DATA EXTRACT:
[Start of section]

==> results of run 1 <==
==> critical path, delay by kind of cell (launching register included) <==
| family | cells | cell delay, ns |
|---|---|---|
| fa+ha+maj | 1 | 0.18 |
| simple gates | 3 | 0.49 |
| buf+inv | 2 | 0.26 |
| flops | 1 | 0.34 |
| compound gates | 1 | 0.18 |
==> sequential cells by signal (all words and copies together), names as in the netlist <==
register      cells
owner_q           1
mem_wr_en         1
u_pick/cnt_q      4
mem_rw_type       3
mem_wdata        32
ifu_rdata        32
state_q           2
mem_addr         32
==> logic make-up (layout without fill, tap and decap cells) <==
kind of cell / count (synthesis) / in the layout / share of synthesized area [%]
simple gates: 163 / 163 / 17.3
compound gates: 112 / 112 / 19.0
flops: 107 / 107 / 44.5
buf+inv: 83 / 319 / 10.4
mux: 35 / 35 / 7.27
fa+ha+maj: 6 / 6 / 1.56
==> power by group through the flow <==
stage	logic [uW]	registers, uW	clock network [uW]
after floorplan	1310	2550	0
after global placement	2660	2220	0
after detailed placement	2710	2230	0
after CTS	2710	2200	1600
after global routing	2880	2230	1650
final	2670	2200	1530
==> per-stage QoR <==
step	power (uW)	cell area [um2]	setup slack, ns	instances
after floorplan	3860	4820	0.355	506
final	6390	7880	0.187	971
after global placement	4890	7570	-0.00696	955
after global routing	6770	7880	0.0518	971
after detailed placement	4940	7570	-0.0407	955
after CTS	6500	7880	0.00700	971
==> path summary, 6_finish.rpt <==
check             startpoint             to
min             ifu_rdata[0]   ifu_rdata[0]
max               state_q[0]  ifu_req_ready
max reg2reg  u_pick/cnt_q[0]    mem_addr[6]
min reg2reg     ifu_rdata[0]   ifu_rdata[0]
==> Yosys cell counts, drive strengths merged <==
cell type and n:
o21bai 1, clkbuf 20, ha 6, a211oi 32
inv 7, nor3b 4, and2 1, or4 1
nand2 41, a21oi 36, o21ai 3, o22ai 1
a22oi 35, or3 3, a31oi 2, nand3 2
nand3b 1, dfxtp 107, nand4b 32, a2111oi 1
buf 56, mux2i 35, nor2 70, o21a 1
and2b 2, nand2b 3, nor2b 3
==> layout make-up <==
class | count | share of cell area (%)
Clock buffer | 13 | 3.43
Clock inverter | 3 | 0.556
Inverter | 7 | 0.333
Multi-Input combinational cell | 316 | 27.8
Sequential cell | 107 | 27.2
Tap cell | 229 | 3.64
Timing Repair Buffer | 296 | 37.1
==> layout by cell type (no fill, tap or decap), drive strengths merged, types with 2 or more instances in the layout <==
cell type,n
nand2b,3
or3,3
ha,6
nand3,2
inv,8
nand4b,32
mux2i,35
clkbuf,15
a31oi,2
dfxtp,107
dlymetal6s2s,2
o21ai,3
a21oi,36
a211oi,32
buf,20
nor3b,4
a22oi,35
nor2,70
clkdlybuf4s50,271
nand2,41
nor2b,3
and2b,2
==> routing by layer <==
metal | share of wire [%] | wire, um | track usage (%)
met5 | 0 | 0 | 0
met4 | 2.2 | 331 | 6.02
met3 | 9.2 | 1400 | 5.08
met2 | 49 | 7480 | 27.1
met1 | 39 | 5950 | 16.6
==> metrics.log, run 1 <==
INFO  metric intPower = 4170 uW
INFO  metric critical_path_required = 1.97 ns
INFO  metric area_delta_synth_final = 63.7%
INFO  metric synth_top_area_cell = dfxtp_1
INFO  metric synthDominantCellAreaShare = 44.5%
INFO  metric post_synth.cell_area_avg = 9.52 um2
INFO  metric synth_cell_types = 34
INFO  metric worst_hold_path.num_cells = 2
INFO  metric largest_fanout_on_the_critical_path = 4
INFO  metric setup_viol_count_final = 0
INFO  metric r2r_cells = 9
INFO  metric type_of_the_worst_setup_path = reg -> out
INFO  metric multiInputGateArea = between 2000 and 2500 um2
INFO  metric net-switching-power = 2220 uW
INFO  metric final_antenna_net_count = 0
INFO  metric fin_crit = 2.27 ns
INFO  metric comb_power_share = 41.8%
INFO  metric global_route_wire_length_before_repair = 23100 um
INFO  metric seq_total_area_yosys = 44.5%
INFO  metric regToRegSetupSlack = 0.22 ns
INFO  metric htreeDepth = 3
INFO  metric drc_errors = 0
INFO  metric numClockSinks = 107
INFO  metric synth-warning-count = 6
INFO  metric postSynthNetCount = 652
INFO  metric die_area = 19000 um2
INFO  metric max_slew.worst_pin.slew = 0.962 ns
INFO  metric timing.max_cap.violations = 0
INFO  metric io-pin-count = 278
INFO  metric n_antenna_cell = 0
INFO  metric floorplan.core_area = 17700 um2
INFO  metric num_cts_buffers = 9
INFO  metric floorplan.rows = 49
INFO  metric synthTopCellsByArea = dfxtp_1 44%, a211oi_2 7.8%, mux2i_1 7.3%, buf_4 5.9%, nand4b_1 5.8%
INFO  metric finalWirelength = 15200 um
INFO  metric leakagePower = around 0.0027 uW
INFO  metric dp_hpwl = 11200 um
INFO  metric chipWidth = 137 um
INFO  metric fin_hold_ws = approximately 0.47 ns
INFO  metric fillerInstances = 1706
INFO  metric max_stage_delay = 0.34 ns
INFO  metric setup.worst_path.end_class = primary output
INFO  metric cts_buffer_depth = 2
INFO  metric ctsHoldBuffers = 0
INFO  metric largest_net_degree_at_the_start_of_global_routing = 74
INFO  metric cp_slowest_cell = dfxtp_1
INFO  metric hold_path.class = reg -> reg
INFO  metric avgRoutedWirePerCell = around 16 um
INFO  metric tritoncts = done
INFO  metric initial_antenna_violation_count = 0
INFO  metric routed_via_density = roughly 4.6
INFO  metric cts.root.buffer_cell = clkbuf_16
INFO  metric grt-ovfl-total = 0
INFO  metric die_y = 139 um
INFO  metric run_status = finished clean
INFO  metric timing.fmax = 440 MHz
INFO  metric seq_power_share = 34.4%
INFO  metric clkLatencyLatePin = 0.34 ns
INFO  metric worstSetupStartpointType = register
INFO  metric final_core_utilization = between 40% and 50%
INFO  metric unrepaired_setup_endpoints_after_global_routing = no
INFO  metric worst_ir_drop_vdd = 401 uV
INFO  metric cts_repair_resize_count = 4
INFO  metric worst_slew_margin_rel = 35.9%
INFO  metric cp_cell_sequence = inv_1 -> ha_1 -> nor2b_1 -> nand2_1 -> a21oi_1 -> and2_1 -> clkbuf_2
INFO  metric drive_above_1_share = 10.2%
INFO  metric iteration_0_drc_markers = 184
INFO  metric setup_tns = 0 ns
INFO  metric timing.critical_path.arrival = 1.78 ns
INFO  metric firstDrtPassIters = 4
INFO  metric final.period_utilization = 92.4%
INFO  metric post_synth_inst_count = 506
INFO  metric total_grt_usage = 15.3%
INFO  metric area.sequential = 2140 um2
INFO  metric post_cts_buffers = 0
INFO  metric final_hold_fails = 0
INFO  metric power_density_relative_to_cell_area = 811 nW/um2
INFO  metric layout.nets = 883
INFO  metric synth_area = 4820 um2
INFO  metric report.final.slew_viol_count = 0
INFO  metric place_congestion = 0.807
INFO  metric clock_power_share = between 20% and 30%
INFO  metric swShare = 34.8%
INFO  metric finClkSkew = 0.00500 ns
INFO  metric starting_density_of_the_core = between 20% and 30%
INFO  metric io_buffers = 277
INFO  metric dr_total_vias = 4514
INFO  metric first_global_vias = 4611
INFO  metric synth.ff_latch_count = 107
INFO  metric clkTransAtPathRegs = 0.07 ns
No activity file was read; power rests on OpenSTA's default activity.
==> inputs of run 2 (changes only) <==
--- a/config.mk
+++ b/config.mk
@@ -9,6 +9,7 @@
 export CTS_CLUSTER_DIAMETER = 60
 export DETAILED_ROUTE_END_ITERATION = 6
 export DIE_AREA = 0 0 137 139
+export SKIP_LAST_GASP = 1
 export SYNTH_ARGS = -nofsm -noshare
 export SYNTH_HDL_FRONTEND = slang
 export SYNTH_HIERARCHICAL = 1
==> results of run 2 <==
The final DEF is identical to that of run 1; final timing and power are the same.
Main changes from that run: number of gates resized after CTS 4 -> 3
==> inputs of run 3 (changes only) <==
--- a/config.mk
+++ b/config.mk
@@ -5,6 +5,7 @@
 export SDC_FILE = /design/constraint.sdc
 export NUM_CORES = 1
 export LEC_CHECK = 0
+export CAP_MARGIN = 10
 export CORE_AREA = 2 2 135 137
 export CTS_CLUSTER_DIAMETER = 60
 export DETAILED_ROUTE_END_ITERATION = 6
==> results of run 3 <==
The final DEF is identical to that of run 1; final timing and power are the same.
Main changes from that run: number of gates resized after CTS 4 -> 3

[End of section]
[Start of section]

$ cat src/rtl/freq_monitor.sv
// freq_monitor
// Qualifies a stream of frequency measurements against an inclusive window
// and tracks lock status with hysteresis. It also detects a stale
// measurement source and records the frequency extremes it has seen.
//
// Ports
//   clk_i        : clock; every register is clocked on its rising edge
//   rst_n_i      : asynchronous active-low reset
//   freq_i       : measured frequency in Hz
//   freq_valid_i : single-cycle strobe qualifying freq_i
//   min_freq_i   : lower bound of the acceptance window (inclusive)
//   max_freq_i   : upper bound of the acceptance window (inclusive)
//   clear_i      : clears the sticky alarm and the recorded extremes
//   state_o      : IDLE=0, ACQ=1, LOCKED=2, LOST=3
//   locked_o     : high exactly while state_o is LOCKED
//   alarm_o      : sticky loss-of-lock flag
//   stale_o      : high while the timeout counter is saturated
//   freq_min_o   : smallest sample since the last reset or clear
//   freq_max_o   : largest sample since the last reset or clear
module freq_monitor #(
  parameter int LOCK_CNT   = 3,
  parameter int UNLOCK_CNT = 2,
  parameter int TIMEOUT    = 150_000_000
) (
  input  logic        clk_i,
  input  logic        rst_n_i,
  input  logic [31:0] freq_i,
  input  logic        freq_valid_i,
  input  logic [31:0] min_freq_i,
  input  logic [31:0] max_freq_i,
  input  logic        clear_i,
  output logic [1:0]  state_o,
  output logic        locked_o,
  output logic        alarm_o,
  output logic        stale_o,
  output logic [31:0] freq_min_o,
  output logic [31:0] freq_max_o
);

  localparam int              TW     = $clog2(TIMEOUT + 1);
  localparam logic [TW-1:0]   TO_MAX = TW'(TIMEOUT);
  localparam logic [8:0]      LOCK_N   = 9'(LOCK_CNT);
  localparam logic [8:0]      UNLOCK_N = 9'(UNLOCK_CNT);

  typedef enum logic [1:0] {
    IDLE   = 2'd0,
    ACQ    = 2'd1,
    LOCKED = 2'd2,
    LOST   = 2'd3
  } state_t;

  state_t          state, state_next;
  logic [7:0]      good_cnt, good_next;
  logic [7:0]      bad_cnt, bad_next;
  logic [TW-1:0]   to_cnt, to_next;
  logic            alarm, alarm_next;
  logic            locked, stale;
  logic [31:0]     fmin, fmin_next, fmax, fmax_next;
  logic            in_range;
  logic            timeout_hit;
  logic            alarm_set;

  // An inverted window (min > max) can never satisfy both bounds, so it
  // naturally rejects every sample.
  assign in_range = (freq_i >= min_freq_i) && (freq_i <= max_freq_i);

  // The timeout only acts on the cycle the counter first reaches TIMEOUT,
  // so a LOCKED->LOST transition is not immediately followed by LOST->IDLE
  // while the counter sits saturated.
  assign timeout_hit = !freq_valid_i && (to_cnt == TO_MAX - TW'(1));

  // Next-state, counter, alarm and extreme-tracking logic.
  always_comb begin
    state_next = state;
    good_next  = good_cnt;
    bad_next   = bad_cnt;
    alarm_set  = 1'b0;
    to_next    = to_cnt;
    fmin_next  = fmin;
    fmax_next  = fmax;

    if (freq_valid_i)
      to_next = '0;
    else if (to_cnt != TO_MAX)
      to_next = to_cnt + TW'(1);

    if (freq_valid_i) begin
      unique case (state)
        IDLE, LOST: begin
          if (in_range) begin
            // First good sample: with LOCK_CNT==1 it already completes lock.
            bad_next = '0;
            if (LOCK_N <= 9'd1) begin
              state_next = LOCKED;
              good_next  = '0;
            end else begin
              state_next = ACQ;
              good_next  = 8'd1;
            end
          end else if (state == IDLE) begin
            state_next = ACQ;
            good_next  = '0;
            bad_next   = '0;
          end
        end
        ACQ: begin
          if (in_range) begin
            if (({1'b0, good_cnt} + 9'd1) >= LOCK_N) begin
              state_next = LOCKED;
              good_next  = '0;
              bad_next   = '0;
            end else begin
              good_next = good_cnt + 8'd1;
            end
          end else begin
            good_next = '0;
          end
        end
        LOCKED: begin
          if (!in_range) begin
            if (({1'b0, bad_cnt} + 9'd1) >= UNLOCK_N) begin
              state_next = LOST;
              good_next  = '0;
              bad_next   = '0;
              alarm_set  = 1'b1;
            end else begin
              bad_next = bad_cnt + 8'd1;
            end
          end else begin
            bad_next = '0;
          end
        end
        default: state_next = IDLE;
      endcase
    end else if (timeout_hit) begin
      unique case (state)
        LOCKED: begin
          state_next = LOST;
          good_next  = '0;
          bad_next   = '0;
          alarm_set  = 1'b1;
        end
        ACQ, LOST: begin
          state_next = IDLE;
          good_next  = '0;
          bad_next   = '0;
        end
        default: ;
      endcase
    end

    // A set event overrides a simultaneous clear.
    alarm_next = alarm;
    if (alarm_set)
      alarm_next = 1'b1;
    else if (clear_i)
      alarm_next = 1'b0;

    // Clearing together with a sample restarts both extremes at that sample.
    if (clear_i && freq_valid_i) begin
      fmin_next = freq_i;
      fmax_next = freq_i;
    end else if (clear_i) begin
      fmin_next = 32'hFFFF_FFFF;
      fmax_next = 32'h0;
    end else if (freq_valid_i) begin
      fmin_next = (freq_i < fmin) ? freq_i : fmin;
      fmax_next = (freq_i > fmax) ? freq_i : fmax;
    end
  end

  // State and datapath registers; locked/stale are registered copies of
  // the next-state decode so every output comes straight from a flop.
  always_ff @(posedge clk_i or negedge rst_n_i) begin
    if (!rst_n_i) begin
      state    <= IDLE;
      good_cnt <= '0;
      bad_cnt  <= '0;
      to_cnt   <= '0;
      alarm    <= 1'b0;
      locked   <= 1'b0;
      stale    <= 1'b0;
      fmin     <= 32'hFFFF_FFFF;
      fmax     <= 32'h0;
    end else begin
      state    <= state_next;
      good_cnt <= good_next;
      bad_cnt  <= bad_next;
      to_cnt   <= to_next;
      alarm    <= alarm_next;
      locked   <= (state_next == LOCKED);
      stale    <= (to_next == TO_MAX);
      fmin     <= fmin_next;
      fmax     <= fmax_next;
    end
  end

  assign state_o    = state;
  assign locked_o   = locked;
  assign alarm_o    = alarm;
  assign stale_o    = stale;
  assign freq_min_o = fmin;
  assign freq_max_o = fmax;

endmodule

[End of section]
[Start of section]

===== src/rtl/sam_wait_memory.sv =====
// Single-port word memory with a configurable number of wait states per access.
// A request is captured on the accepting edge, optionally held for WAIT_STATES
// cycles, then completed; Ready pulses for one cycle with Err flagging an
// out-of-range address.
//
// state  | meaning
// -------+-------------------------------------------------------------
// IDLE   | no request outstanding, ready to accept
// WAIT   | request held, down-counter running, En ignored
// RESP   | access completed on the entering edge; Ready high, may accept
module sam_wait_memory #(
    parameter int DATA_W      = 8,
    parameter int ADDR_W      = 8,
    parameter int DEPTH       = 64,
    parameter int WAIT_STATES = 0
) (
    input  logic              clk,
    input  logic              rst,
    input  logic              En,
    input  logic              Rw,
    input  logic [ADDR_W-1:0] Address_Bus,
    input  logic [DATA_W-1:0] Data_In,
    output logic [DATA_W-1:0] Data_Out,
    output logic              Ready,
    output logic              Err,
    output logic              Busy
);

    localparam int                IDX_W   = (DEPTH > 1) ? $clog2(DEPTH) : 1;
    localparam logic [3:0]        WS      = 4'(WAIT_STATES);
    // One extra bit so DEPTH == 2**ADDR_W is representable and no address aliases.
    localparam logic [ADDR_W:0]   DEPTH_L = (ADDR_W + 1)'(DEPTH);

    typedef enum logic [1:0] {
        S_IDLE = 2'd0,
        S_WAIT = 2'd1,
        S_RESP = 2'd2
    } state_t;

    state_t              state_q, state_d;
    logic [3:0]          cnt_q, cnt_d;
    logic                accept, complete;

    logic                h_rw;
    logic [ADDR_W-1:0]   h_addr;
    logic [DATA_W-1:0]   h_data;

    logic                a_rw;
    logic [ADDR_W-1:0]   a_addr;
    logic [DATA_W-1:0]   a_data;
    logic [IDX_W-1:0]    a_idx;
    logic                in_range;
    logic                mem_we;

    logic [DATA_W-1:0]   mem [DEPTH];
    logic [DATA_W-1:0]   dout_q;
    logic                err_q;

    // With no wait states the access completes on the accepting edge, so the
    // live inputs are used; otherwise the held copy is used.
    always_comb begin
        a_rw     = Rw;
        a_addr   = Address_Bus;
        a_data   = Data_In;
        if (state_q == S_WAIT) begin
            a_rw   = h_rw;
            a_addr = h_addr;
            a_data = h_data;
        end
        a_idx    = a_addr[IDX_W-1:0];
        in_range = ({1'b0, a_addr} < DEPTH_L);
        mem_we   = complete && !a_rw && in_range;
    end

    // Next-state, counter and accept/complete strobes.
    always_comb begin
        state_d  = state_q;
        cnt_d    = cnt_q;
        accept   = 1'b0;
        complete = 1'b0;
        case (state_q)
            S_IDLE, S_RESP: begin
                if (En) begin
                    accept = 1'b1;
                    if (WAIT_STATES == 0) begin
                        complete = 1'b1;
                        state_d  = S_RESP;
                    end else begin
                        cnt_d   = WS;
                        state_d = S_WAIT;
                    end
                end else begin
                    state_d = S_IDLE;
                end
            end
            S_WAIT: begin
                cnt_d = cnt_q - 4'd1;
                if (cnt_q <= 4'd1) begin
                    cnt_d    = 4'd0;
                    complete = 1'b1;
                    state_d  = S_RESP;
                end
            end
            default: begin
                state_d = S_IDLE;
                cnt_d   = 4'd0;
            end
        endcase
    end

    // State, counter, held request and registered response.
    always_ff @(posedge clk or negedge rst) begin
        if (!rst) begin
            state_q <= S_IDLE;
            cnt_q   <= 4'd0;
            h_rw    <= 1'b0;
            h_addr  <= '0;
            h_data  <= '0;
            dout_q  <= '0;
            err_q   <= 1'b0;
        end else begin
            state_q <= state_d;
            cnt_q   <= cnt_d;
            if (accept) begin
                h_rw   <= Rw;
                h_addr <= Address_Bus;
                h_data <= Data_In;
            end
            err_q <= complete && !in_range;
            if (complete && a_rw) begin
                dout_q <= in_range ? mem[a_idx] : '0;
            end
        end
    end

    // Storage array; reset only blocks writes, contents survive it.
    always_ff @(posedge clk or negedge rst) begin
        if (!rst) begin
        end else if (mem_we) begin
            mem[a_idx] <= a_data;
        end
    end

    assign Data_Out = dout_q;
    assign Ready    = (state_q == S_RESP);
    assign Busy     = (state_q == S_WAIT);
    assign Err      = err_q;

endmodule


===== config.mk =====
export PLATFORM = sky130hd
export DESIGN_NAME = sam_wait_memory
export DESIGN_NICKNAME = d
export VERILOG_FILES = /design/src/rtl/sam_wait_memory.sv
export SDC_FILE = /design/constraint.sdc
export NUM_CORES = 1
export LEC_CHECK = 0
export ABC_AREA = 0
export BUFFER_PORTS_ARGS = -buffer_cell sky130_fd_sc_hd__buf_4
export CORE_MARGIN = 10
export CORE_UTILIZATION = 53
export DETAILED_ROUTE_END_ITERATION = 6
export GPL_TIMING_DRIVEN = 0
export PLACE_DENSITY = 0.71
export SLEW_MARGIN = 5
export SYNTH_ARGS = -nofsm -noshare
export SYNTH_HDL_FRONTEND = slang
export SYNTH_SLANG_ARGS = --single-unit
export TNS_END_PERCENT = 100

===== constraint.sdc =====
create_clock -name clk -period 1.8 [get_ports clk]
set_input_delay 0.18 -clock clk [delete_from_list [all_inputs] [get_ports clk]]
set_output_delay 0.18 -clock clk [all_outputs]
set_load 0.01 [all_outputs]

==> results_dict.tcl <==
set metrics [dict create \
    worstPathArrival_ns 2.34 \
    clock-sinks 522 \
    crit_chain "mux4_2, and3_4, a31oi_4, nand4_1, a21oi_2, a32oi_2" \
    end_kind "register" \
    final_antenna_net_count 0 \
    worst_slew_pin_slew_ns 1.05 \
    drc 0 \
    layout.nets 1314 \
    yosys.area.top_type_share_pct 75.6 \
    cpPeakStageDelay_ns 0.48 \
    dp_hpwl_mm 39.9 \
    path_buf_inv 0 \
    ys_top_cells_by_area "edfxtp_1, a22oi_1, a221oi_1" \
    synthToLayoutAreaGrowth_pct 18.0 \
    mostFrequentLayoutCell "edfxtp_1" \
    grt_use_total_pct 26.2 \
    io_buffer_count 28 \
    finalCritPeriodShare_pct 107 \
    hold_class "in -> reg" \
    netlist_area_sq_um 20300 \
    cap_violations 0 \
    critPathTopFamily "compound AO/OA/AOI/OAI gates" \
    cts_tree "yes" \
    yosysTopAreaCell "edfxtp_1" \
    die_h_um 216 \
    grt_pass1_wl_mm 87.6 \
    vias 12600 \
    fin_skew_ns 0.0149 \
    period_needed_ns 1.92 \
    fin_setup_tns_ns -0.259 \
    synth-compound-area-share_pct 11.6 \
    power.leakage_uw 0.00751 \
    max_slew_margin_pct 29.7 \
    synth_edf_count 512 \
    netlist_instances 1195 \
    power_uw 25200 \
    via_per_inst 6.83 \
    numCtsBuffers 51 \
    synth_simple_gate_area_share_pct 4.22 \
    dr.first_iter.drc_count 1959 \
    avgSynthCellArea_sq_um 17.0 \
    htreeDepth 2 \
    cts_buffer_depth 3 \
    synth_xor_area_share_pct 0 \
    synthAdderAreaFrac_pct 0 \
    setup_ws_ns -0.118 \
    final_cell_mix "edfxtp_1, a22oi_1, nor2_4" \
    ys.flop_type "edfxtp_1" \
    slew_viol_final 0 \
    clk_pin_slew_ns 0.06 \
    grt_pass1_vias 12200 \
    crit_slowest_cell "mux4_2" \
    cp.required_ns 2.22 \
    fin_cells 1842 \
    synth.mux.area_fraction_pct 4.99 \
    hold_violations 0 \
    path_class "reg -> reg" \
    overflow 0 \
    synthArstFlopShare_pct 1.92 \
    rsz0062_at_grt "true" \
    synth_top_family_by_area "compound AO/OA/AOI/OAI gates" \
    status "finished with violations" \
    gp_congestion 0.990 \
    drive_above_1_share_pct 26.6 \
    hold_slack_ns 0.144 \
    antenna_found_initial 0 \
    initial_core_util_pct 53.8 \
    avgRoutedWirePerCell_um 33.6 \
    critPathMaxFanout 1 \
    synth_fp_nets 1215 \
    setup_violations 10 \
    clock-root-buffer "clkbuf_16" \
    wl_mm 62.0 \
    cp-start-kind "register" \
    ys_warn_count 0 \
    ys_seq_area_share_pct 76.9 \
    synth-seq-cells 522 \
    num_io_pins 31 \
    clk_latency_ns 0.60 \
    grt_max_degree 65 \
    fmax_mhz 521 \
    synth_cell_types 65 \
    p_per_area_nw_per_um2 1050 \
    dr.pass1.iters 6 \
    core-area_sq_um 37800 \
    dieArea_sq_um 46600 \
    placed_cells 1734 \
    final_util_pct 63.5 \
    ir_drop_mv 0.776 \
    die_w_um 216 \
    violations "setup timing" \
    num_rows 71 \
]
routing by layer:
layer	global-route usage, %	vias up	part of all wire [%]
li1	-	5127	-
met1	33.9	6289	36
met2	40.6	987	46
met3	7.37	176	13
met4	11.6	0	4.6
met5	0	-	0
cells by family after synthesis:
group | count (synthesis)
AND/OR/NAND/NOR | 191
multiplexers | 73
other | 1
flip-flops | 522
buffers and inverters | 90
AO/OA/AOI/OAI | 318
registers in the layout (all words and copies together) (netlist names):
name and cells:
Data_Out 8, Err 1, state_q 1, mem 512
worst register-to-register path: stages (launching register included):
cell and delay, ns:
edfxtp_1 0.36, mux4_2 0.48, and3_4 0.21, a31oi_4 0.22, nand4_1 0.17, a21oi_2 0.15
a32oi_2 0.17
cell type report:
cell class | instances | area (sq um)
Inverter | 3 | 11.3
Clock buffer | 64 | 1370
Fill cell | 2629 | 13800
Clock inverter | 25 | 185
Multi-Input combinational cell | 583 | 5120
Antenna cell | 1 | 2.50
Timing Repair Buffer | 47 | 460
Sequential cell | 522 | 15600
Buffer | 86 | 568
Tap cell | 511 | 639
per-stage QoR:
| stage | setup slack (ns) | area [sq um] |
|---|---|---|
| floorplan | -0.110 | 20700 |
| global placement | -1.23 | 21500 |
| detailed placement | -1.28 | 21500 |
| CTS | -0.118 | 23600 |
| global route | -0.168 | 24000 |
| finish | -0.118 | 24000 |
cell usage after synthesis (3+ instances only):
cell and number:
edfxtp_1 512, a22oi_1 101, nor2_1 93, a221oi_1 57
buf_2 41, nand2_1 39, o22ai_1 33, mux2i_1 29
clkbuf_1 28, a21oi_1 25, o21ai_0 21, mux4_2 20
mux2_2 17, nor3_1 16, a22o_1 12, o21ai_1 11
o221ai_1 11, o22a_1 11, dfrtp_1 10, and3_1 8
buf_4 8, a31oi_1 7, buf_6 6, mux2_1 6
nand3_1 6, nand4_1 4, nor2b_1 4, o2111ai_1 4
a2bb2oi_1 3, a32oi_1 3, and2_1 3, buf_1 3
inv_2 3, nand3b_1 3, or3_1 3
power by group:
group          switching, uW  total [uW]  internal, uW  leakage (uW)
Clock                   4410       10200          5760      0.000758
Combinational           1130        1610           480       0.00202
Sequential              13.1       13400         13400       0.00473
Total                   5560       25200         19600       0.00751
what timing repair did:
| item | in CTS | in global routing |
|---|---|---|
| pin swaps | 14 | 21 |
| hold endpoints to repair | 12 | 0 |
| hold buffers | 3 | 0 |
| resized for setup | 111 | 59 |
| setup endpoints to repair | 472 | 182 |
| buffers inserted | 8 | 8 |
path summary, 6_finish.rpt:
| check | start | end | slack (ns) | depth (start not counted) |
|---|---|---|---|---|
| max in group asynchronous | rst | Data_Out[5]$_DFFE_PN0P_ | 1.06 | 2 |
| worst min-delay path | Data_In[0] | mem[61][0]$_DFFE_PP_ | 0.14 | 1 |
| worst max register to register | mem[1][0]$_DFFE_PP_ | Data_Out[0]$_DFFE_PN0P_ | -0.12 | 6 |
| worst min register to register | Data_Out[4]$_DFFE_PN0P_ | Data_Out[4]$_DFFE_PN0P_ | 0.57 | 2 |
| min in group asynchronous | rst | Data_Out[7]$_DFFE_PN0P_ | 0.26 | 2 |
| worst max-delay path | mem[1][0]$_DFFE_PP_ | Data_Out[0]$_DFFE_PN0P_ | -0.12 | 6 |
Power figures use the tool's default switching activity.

[End of section]

ASSIGNMENT: An exact copy of the lines above, from the one containing "setup_tns = 0 ns" through the one containing "power_density_relative_to_cell_area = 811 nW/um2", is the whole of the answer.

RESULT OF THE EXERCISE:
INFO  metric setup_tns = 0 ns
INFO  metric timing.critical_path.arrival = 1.78 ns
INFO  metric firstDrtPassIters = 4
INFO  metric final.period_utilization = 92.4%
INFO  metric post_synth_inst_count = 506
INFO  metric total_grt_usage = 15.3%
INFO  metric area.sequential = 2140 um2
INFO  metric post_cts_buffers = 0
INFO  metric final_hold_fails = 0
INFO  metric power_density_relative_to_cell_area = 811 nW/um2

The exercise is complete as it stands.